Note from author: ceritanya terinspirasi dari lagu Tiara - Gomen Ne dan manga Scarlet
- (Sorry...) -
Kata ibuku dulu, jika berbuat salah pada seseorang segeralah minta maaf sebelum hatinya terluka. Sebelum hatinya tertutup dan perlahan pergi menghilang dari hadapanmu. Sebelum Tuhan yang membalas semua perbuatanmu. Ya, mungkin pesan itu bukan hanya dari ibuku, semua orang juga mengetahuinya dan memahami betul makna dari kalimat tersebut dari mereka kecil.
Dan aku pun paham akan hal itu. Sejak kecil ayahku yang keras akan tata krama dan disiplin selalu menekankan hal itu. Aku selalu menurutinya.

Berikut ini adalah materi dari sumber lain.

### src/rtl/ioctl_sdram_loader.sv
// ioctl download stream -> SDRAM write port bridge with a small word FIFO and req/ack replay.
// Optional checksum output enabled by defining IOCTL_LOADER_CSUM_EN.
module ioctl_sdram_loader #(
  parameter int          FIFO_DEPTH  = 4,
  parameter logic [7:0]  INDEX_MATCH = 8'h00,
  parameter logic [24:0] BASE_ADDR   = 25'h0
) (
  input  logic        clk_sys,
  input  logic        reset,
  input  logic        ioctl_download,
  input  logic [7:0]  ioctl_index,
  input  logic        ioctl_wr,
  input  logic [24:0] ioctl_addr,
  input  logic [15:0] ioctl_dout,
  output logic        ioctl_wait,
  output logic        mem_req,
  output logic [24:0] mem_addr,
  output logic [15:0] mem_wdata,
  input  logic        mem_ack,
  output logic        busy,
  output logic        done,
  output logic        overflow,
`ifdef IOCTL_LOADER_CSUM_EN
  output logic [15:0] checksum,
`endif
  output logic [23:0] word_count
);
  localparam int AW = $clog2(FIFO_DEPTH);
  localparam int CW = AW + 1;

  typedef struct packed {
    logic [24:0] addr;
    logic [15:0] data;
  } wr_ent_t;

  typedef enum logic {IDLE, REQ} state_t;

  wr_ent_t        fifo [FIFO_DEPTH];
  logic [AW-1:0]  wr_ptr, rd_ptr, rd_ptr_p1;
  logic [CW-1:0]  count, count_nxt;
  state_t         state, state_nxt;
  logic           match, full, push, drop, pop;
  logic           dl_q, rise, fall, drain, done_cond;
  logic           load, req_nxt;
  wr_ent_t        push_ent, head_ent, next_ent, ld_ent;

  assign match     = ioctl_download & ioctl_wr & (ioctl_index == INDEX_MATCH);
  assign full      = (count == CW'(FIFO_DEPTH));
  assign push      = match & ~full;
  assign drop      = match & full;
  assign pop       = (state == REQ) & mem_ack;
  assign count_nxt = count + CW'(push) - CW'(pop);
  assign rd_ptr_p1 = rd_ptr + 1'b1;

  assign push_ent.addr = BASE_ADDR + (ioctl_addr & 25'h1FF_FFFE);
  assign push_ent.data = ioctl_dout;
  // An empty FIFO forwards the incoming word so the request goes out the next cycle.
  assign head_ent  = (count != '0) ? fifo[rd_ptr] : push_ent;
  assign next_ent  = (count > CW'(1)) ? fifo[rd_ptr_p1] : push_ent;

  assign rise      = ioctl_download & ~dl_q;
  assign fall      = ~ioctl_download & dl_q;
  assign done_cond = drain & (count == '0) & (state == IDLE) & ~rise;
  assign busy      = ioctl_download | (count != '0) | mem_req | drain;

  always_comb begin
    state_nxt = state;
    load      = 1'b0;
    ld_ent    = head_ent;
    req_nxt   = mem_req;
    case (state)
      IDLE: if ((count != '0) || push) begin
        state_nxt = REQ;
        load      = 1'b1;
        req_nxt   = 1'b1;
      end
      REQ: if (mem_ack) begin
        if ((count > CW'(1)) || push) begin
          load   = 1'b1;
          ld_ent = next_ent;
        end else begin
          state_nxt = IDLE;
          req_nxt   = 1'b0;
        end
      end
      default: state_nxt = IDLE;
    endcase
  end

  always_ff @(posedge clk_sys or negedge reset) begin
    if (!reset) begin
      state     <= IDLE;
      mem_req   <= 1'b0;
      mem_addr  <= '0;
      mem_wdata <= '0;
    end else begin
      state   <= state_nxt;
      mem_req <= req_nxt;
      if (load) begin
        mem_addr  <= ld_ent.addr;
        mem_wdata <= ld_ent.data;
      end
    end
  end

  always_ff @(posedge clk_sys) begin
    if (push) fifo[wr_ptr] <= push_ent;
  end

  always_ff @(posedge clk_sys or negedge reset) begin
    if (!reset) begin
      wr_ptr     <= '0;
      rd_ptr     <= '0;
      count      <= '0;
      ioctl_wait <= 1'b0;
      dl_q       <= 1'b0;
      drain      <= 1'b0;
      done       <= 1'b0;
      overflow   <= 1'b0;
      word_count <= '0;
    end else begin
      if (push) wr_ptr <= wr_ptr + 1'b1;
      if (pop)  rd_ptr <= rd_ptr_p1;
      count      <= count_nxt;
      ioctl_wait <= (count_nxt >= CW'(FIFO_DEPTH - 1));
      dl_q       <= ioctl_download;
      done       <= done_cond;
      if (fall)                  drain <= 1'b1;
      else if (rise | done_cond) drain <= 1'b0;
      overflow   <= (overflow & ~rise) | drop;
      if (rise)     word_count <= '0;
      else if (pop) word_count <= word_count + 24'd1;
    end
  end

`ifdef IOCTL_LOADER_CSUM_EN
  always_ff @(posedge clk_sys or negedge reset) begin
    if (!reset)   checksum <= '0;
    else if (rise) checksum <= '0;
    else if (pop)  checksum <= checksum + mem_wdata;
  end
`endif
endmodule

Dan sejak kapan hatiku mulai keras dan selalu egois untuk meminta maaf?
- (sorry) -
Aku tau, kau selalu menghindariku sekarang. Aku tau dan aku mengerti tentang itu. Kau selalu membuang pandang ketika kita bertemu, berusaha untuk tidak bertemu pandang satu sama lain. Wajahmu terlihat kusut dengan lingkaran mata yang nampak di kulit tan milikmu. Warna biru yang dulu cerah sekarang tampak kosong saat rambut milikmu ikut bergerak bersama angin.
Aku dan kamu sama...
Kita sama-sama keras kepala.
Sampai akhirnya aku memutuskan untuk melarikan diri dari semua ini dan terus menghindar darimu. Kita terus menerus saling menghindar, karena takut menghadapi nasib yang selalu di tertawakan oleh takdir saat iadatang dan memisahkan kami.
Kita tetap memilih jalan pecundang, melarikan diri tanpa bisa melawan.

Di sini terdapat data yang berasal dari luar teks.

==> src/rtl/poly_tone_synth.sv <==
// poly_tone_synth: N_CH-channel gated square-wave generator, each channel fixed tone or triangular sweep.
// Define POLY_TONE_SYNTH_PRESCALE_EN to run tones and sweeps on a half-rate tick.
module poly_tone_synth #(
   parameter int N_CH = 4,
   parameter int PW = 16,
   parameter int SWEEP_DIV = 65536,
   parameter int SPANW = 7,
   parameter int SWEEP_SPAN = 127,
   parameter int CHW = (N_CH > 1) ? $clog2(N_CH) : 1,
   parameter int MW = $clog2(N_CH + 1)
) (
   input  logic            clk,
   input  logic            reset,
   input  logic            wr_en,
   input  logic [CHW-1:0]  wr_ch,
   input  logic [PW-1:0]   wr_period,
   input  logic            wr_sweep,
   output logic            wr_ack,
   input  logic [N_CH-1:0] gate,
   output logic [N_CH-1:0] ch_out,
   output logic            spk,
   output logic [MW-1:0]   mix
);
   localparam int SDW = (SWEEP_DIV > 1) ? $clog2(SWEEP_DIV) : 1;
   logic tick, wrap, wr_ok;
   logic [SDW-1:0] scnt;
   logic [N_CH-1:0] phase, lit;
   logic [MW-1:0] pc;
`ifdef POLY_TONE_SYNTH_PRESCALE_EN
   logic tick_q;
   always_ff @(posedge clk) tick_q <= reset ? 1'b0 : ~tick_q;
   assign tick = tick_q;
`else
   assign tick = 1'b1;
`endif
   assign wr_ok = wr_en && ({1'b0, wr_ch} < (CHW + 1)'(N_CH));
   assign wrap = tick && (scnt == SDW'(SWEEP_DIV - 1));
   always_ff @(posedge clk)
      if (reset) scnt <= '0;
      else if (tick) scnt <= wrap ? '0 : scnt + 1'b1;
   for (genvar c = 0; c < N_CH; c++) begin : g_ch
      logic [PW-1:0] period;
      logic [PW:0] cnt, eff;
      logic [SPANW-1:0] offset;
      logic mode, dir, ph;
      // eff is one bit wider than period so period + offset never wraps
      assign eff = {1'b0, period} + (PW + 1)'(offset);
      assign phase[c] = ph;
      always_ff @(posedge clk)
         if (reset) begin
            period <= '0;
            mode <= 1'b0;
            dir <= 1'b0;
            cnt <= '0;
            ph <= 1'b0;
            offset <= '0;
         end else if (wr_ok && wr_ch == CHW'(c)) begin
            period <= wr_period;
            mode <= wr_sweep;
            dir <= 1'b0;
            cnt <= '0;
            ph <= 1'b0;
            offset <= '0;
         end else if (tick) begin
            if (period == '0) begin
               cnt <= '0;
               ph <= 1'b0;
            end else if (cnt >= eff - 1'b1) begin
               cnt <= '0;
               ph <= ~ph;
            end else cnt <= cnt + 1'b1;
            if (mode && wrap) begin
               if (!dir && offset == SPANW'(SWEEP_SPAN)) begin
                  dir <= 1'b1;
                  offset <= offset - 1'b1;
               end else if (dir && offset == '0) begin
                  dir <= 1'b0;
                  offset <= offset + 1'b1;
               end else offset <= dir ? offset - 1'b1 : offset + 1'b1;
            end
         end
   end
   assign lit = phase & gate;
   always_comb begin
      pc = '0;
      for (int i = 0; i < N_CH; i++) pc = pc + MW'(lit[i]);
   end
   always_ff @(posedge clk)
      if (reset) begin
         ch_out <= '0;
         spk <= 1'b0;
         mix <= '0;
         wr_ack <= 1'b0;
      end else begin
         ch_out <= lit;
         spk <= |lit;
         mix <= pc;
         wr_ack <= wr_ok;
      end
endmodule

==> config.mk <==
export PLATFORM = sky130hd
export DESIGN_NAME = poly_tone_synth
export DESIGN_NICKNAME = d
export VERILOG_FILES = /design/src/rtl/poly_tone_synth.sv
export SDC_FILE = /design/constraint.sdc
export NUM_CORES = 1
export LEC_CHECK = 0
export ABC_AREA = 1
export ABC_CLOCK_PERIOD_IN_PS = 3830
export BUFFER_PORTS_ARGS = -buffer_cell sky130_fd_sc_hd__buf_2
export CORE_ASPECT_RATIO = 1.5
export CORE_UTILIZATION = 64
export DETAILED_ROUTE_END_ITERATION = 7
export GPL_ROUTABILITY_DRIVEN = 0
export HOLD_SLACK_MARGIN = 0.03
export PLACE_DENSITY = 0.9
export SETUP_SLACK_MARGIN = 0.15
export SLEW_MARGIN = 20
export SYNTH_ARGS = -nofsm -noshare
export SYNTH_HDL_FRONTEND = slang
export SYNTH_SLANG_ARGS = --single-unit
==> constraint.sdc <==
create_clock -name clk -period 3.83 [get_ports clk]
set_input_delay 0.383 -clock clk [delete_from_list [all_inputs] [get_ports clk]]
set_output_delay 0.383 -clock clk [all_outputs]
set_load 0.01 [all_outputs]
==> qor.yml, run 1 <==
outcome: "finished, final reports clean"
pwr-share-seq_pct: 39.2
hold_path_class: "input pin to flop"
setup_violations: 0
synth_edf_count: 0
power.leakage_nw: 7.55
final.setup.tns_ps: 0
start_util_pct: 65.2
drv_slew: 0
cp.arrival_ps: 3930
synth_cells: 2110
start_kind: "flop"
die_area_sq_um: 23400
p_sw_mw: 1.78
whs_path_depth: 3
drc: 0
antenna_found_initial: 2
vias: 13963
skew_ps: 11.3
crit_required_ps: 4190
nFillCells: 1608
multiInputGateArea_sq_um: 9360
drtIter0Drc: 889
clock_latency_ps: 450
portBuffers: 34
synthFlopType: "dfxtp_1"
maxCapViolations: 0
drive_above_1_share_pct: 6.91
clkPwrFrac_pct: 35.4
holdBufCountCts: 0
path_max_fanout: 7
synth-seq-cells: 197
power_frac_comb_pct: 25.4
seqCellArea_sq_um: 3960
routed_wl_microns: 36200
antenna_left: 0
dr.pass1.iters: 6
cts.sinks: 197
path_clk_slew_ps: 70
grt-ovfl-total: 0
numCtsBuffers: 17
wl_per_cell_microns: 14.9
max_freq_mhz: 280
reg2reg_slack_ps: 260
fin_crit_sh_pct: 93.1
die_y_microns: 187
rows: 67
htreeDepth: 4
p_per_area_nw_per_um2: 344
worstHoldStart: "wr_en"
grt_pass1_vias: 13501
syn_area_sq_um: 14600
syn_to_final_growth_pct: 8.64
min_to: "wr_ack"
worstSetupPathType: "flop to flop"
grt_max_degree: 59
synthArstFlopShare_pct: 0
maxSlewHeadroom_pct: 36.4
rsz0062_at_grt: "true"
fin_ws_ps: 262
internal_power_mw: 3.68
syn_nets: 2329
peakVddDrop_mv: 0.437
vias_per_cell: 5.74
r2r_end: "g_ch[2].cnt[10]"
fin_nets: 2362
pin_count: 35
grt_usage_pct: 30.6
yosysWarnings: 0
yosysUniqueCellTypes: 39
preCtsSetupSlack_ps: 139
cts_tree: "yes"
final-hold-violation-count: 0
dpl.hpwl_microns: 26500
worstMarginPinSlew_ps: 953
reg2reg_from: "g_ch[2].offset[6]"
final_util_pct: 70.8
critPathCaptureType: "flop"
reg2regPathDepth: 21
seq_area_frac_synth_pct: 27.0
core_region_area_sq_um: 22400
avgSynthCellArea_sq_um: 6.92
clock_path_buffers: 2
die-width_microns: 125
period_minus_slack_ps: 3570
swShare_pct: 32.6
cts_root_buffer: "clkbuf_16"
grt_pass1_wl_microns: 59000
-- cell usage in the layout, fill, tap and decap left out, types with 9 or more instances in the layout --
| cell | netlist | routed |
|---|---|---|
| o211ai_1 | 13 | 13 |
| nor3b_1 | 13 | 12 |
| xor2_1 | 104 | 104 |
| nor2_1 | 197 | 193 |
| inv_1 | 337 | 335 |
| dfxtp_1 | 197 | 182 |
| nand2_2 | 5 | 9 |
| dfxtp_2 | 0 | 15 |
| clkbuf_16 | 0 | 17 |
| buf_2 | 9 | 34 |
| nand4_1 | 33 | 33 |
| a21oi_1 | 185 | 179 |
| nand2_1 | 423 | 419 |
| nand3_1 | 93 | 93 |
| xnor2_1 | 33 | 33 |
| o21ai_0 | 112 | 105 |
| ha_1 | 188 | 185 |
| nor3_1 | 64 | 63 |
-- through the flow --
step,power (mW),std cells,instance area [sq um],hold slack [ps]
after floorplan,3.19,2110,14600,413
after detailed placement,3.49,2395,15000,433
after global routing,5.72,2432,15900,211
after CTS,5.40,2427,15700,188
final,5.45,2433,15900,199
after global placement,3.44,2395,15000,423
-- synth_stat cells (2+ instances only) --
cell | n | share of area [%]
dfxtp_1 | 197 | 27
nor2_1 | 197 | 5.1
o211ai_1 | 13 | 0.67
nor2_4 | 6 | 0.46
o31ai_1 | 4 | 0.21
nand4_2 | 2 | 0.17
and2_1 | 9 | 0.39
xor2_1 | 104 | 6.2
buf_2 | 9 | 0.31
nor3b_1 | 13 | 0.67
nor3_1 | 64 | 2.2
o21bai_1 | 4 | 0.21
nand3_1 | 93 | 3.2
nand2_2 | 5 | 0.21
a21oi_1 | 185 | 6.3
nand4_1 | 33 | 1.4
a21o_1 | 8 | 0.41
or2_2 | 8 | 0.34
a31oi_1 | 6 | 0.26
nand3_2 | 2 | 0.14
xnor2_1 | 33 | 2.0
clkbuf_1 | 22 | 0.57
nor4_1 | 8 | 0.34
fa_1 | 5 | 0.69
inv_1 | 337 | 8.7
o21ai_0 | 112 | 3.8
nand3b_1 | 6 | 0.31
inv_2 | 3 | 0.077
o21a_1 | 3 | 0.15
ha_1 | 188 | 16
nand2_1 | 423 | 11
-- power groups by stage --
stage | Clock [mW] | Combinational, mW | Sequential, mW
floorplan | 0 | 1.01 | 2.18
global placement | 0 | 1.25 | 2.18
detailed placement | 0 | 1.30 | 2.18
CTS | 1.94 | 1.33 | 2.14
global route | 2.02 | 1.55 | 2.14
finish | 1.93 | 1.38 | 2.14
-- cell families after synthesis --
family	count (synthesis)	synth area share, %
compound gates	338	12.2
xor+xnor	137	8.22
fa+ha+maj	193	16.8
buf+inv	372	9.67
flops	197	27.0
simple gates	873	26.1
-- routing by layer --
metal	share of wire, %	vias to the layer above	routed length, microns	global-route usage (%)
met5	0	-	0	0
met4	4.5	0	1640	16.3
met3	6.2	145	2250	4.52
met2	52	489	18900	58.6
met1	37	6411	13500	31.8
li1	-	6918	-	-
-- repair_timing --
action / CTS / global route
setup endpoints to repair: 5 / 72
pin swaps: 0 / 3
cloned: 0 / 2
hold endpoints to repair: 0 / 0
buffers inserted: 0 / 3
gates resized for setup: 2 / 55
-- how the worst max path moves through the flow --
stage / slack (ps) / endpoint / start / cells after the start
after CTS: 150 / g_ch[1].cnt[16] / g_ch[1].offset[2] / 20
after global routing: 40 / g_ch[0].cnt[13] / g_ch[0].offset[3] / 21
after detailed placement: 140 / g_ch[1].cnt[16] / g_ch[1].offset[3] / 20
after global placement: 290 / g_ch[1].cnt[16] / g_ch[1].offset[3] / 20
after floorplan: 490 / g_ch[0].cnt[14] / g_ch[0].offset[1] / 19
final: 260 / g_ch[2].cnt[10] / g_ch[2].offset[6] / 21
-- layout make-up --
cell class | instances | share of cell area [%]
tap | 276 | 2.18
timing repair buffer | 45 | 1.78
clock buffer | 18 | 2.77
sequential | 197 | 25.0
multi-input combinational | 1542 | 59.0
inverter | 340 | 8.05
clock inverter | 14 | 1.19
antenna | 1 | 0.0158
-- sequential cells by signal (all words and copies together) (netlist names) --
register     count
g_ch.cnt        68
g_ch.mode        4
g_ch.period     64
mix              3
g_ch.dir         4
g_ch.offset     28
wr_ack           1
scnt            16
g_ch.ph          4
ch_out           4
spk              1
-- worst max-delay path, cell delays in order (launching register included) --
cell     delay [ps]
dfxtp_2         370
inv_1           100
ha_1            290
inv_1            40
ha_1            370
a21oi_2         210
o21ai_2          80
nand2_1          70
nand3_1         130
nand2_1          90
inv_1            50
o21ai_0         130
nand2_1          80
ha_1            290
nand2_1          80
inv_1            40
nand2_1          60
nand2_1          60
a21oi_1         140
nand4_1         300
buf_4           280
nor3b_1         180
Note: power is estimated with default switching activity, not from simulation.
==> inputs of run 2 (changes only) <==
--- a/config.mk
+++ b/config.mk
@@ -16,4 +16,5 @@
 export PLACE_DENSITY = 0.9
 export SETUP_SLACK_MARGIN = 0.15
+export SKIP_CTS_REPAIR_TIMING = 1
 export SLEW_MARGIN = 20
 export SYNTH_ARGS = -nofsm -noshare
==> constraint.sdc (replaced) <==
create_clock -name clk -period 3.83 [get_ports clk]
set_input_delay 0.383 -clock clk [delete_from_list [all_inputs] [get_ports clk]]
set_output_delay 0.383 -clock clk [all_outputs]
set_load 0.02 [all_outputs]
==> qor.yml, run 2 (synthesized netlist as in run 1, its figures left out) <==
outcome: "finished with violations"
violations: "design-rule violations"
cp_common_cell: "nand2_1"
antenna_found_initial: 2  # unchanged
final-hold-violation-count: 0  # unchanged
min_to: "wr_ack"
reg_top3: "g_ch.cnt (68), g_ch.period (64), g_ch.offset (28)"
rsz0062_at_grt: "false"
path_clk_slew_ps: 70  # about the same
peakVddDrop_mv: 0.435  # -0.37%
maxSlewHeadroom_pct: 36.1  # -0.27 points
clock_latency_ps: 450  # about the same
clock_path_buffers: 2  # unchanged
place_area_sq_um: 15000  # unchanged
core_region_area_sq_um: 22400  # unchanged
die_y_microns: 187  # unchanged
worstSetupPathType: "flop to flop"
nFillCells: 1605  # -0.19%
max_freq_mhz: 280  # -0.28%
worstMarginPinSlew_ps: 957  # +4.07 ps
start_util_pct: 65.2  # unchanged
critPathCaptureType: "flop"
dr.pass1.iters: 8  # +2
grt_max_degree: 59  # unchanged
p_per_area_nw_per_um2: 344  # about the same
final_common_cell: "nand2_1"
grt_usage_pct: 30.6  # about the same
grt_pass1_vias: 13508  # +0.052%
numCtsBuffers: 17  # unchanged
grt-ovfl-total: 0  # unchanged
seqCellArea_sq_um: 3960  # unchanged
largest_reg_flops: 68  # unchanged
final.setup.tns_ps: 0  # unchanged
skew_ps: 12.4  # +1.04 ps
htreeDepth: 4  # unchanged
dpl.hpwl_microns: 26500  # unchanged
cp_top_family: "simple AND/OR/NAND/NOR gates"
cts_tree: "yes"
crit_chain: "inv_1 -> ha_1 -> inv_1 -> ha_1 -> a21oi_2 -> o21ai_2 -> nand2_1 -> nand3_1 -> nand2_1 -> inv_1 -> o21ai_0 -> nand2_1 -> ha_1 -> nand2_1 -> inv_1 -> nand2_1 -> nand2_1 -> a21oi_1 -> nand4_1 -> buf_4 -> nor3b_1"
vias: 13975  # +0.086%
cpPeakStageDelay_ps: 370  # about the same
multiInputGateArea_sq_um: 9360  # unchanged
routed_wl_microns: 36200  # about the same
reg2regPathDepth: 21  # unchanged
start_kind: "flop"
power.leakage_nw: 7.55  # about the same
reg2reg_from: "g_ch[2].offset[6]"
whs_path_depth: 3  # unchanged
layout_common_cells: "nand2_1 (418), inv_1 (335), nor2_1 (194), ha_1 (185), dfxtp_1 (182)"
slowest_stage: "dfxtp_2"
period_minus_slack_ps: 3580  # +9.90 ps
r2r_end: "g_ch[2].cnt[10]"
portBuffers: 34  # unchanged
final_cell_area_sq_um: 15900  # unchanged
cts.sinks: 197  # unchanged
rows: 67  # unchanged
die_area_sq_um: 23400  # unchanged
grt_pass1_wl_microns: 59000  # about the same
maxCapViolations: 0  # unchanged
vias_per_cell: 5.74  # about the same
drv_slew: 0  # unchanged
antenna_left: 0  # unchanged
hold_path_class: "input pin to flop"
crit_required_ps: 4190  # about the same
wl_per_cell_microns: 14.9  # about the same
regMostFlops: "g_ch.cnt"
cts_root_buffer: "clkbuf_16"
drtIter0Drc: 862  # -3.0%
cp.arrival_ps: 3940  # about the same
drc: 18  # +18
setup_violations: 0  # unchanged
path_max_fanout: 7  # unchanged
critPathBufInv: 5  # unchanged
reg2reg_slack_ps: 250  # about the same
fin_crit_sh_pct: 93.4  # +0.26 points
syn_to_final_growth_pct: 8.64  # unchanged
pin_count: 35  # unchanged
die-width_microns: 125  # unchanged
worstHoldStart: "wr_en"
drive_above_1_share_pct: 6.91  # unchanged
fin_nets: 2362  # unchanged
[run 2: cell types whose count changed in the layout (fill, tap and decap cells not counted)]
| cell | delta |
|---|---|
| nand2_2 | +1 |
| nand2_1 | -1 |
| nor2_2 | -1 |
| nor2_1 | +1 |
[run 2: worst register-to-register path: cells and delay by family (launching register included)]
kind | cells | cell delay, ps
buffers and inverters | 5 | 520
and+or+nand+nor | 9 | 1060
AOI/OAI and AO/OA | 4 | 590
DFF | 1 | 370
adders and majority gates | 3 | 960
[run 2: how the worst max path moves through the flow]
stage,from,endpoint,slack [ps],cells after the start
floorplan,g_ch[0].offset[1],g_ch[0].cnt[14],490,19
global placement,g_ch[1].offset[3],g_ch[1].cnt[16],290,20
detailed placement,g_ch[1].offset[3],g_ch[1].cnt[16],140,20
CTS,g_ch[1].offset[3],g_ch[1].cnt[16],90,20
global route,g_ch[0].offset[3],g_ch[0].cnt[13],40,21
finish,g_ch[2].offset[6],g_ch[2].cnt[10],250,21
[run 2: where the power goes]
group	total [mW]	switching (mW)	internal [mW]	leakage [nW]
registers	2.14	0.0371	2.10	1.61
logic	1.38	0.877	0.507	5.64
clock network	1.93	0.864	1.07	0.302
[run 2: final cells by class]
class | count | share of cell area, %
diodes | 1 | 0.0158
well taps | 276 | 2.18
multi-input cells | 1542 | 59.0
clock buffers | 18 | 2.77
clock inverters | 14 | 1.19
flip-flops and latches | 197 | 25.0
inverters | 340 | 8.05
repair buffers | 45 | 1.78
[run 2: layer usage]
metal / up-vias / global-route usage (%) / wire, microns
met5: - / 0 / 0
li1: 6921 / - / -
met2: 491 / 58.5 / 18900
met4: 0 / 16.4 / 1620
met3: 143 / 4.52 / 2180
met1: 6420 / 31.8 / 13500
[run 2: through the flow]
stage | utilization, % | setup slack (ps) | hold WS (ps) | power, mW | std cells
after floorplan | - | 490 | 413 | 3.19 | 2110
final | 70.8 | 253 | 200 | 5.45 | 2433
after detailed placement | 67.1 | 139 | 433 | 3.49 | 2395
after CTS | 70.0 | 93.6 | 188 | 5.40 | 2427
after global placement | 67.1 | 294 | 423 | 3.44 | 2395
after global routing | 70.8 | 39.5 | 211 | 5.72 | 2432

"Aku terus berpikir ini semua sia-sia, Sasuke. Hatiku tidak bisa mengubah apapun keputusan mu karena ayahmu yang kau dewa-kan itu menyuruhmu begitu. Kata-kataku juga tidak akan membuatmu mengubah keputusanmu itu. Kau pecundang, Sasuke. Pecundang..."
Ya, kau benar. Aku memang pecundang yang bersembunyi dibalik nama ayahku. Kau juga benar tentang hatimu yang tidak bisa mengubah apapun keputusanku. Walaupun kau menumpahkan segala kekesalanmu dalam semua kalimat yang bernada kasar dengan bumbu sarkasme itu juga percuma.
Walaupun hal itu bisa merubah keputusanku, tapi tidak dengan mereka. Mereka tidak akan membiarkan hal itu terjadi, walau melenyapkanmu hanya dengan membunuhmu itu akan mereka lakukan jika mereka mau.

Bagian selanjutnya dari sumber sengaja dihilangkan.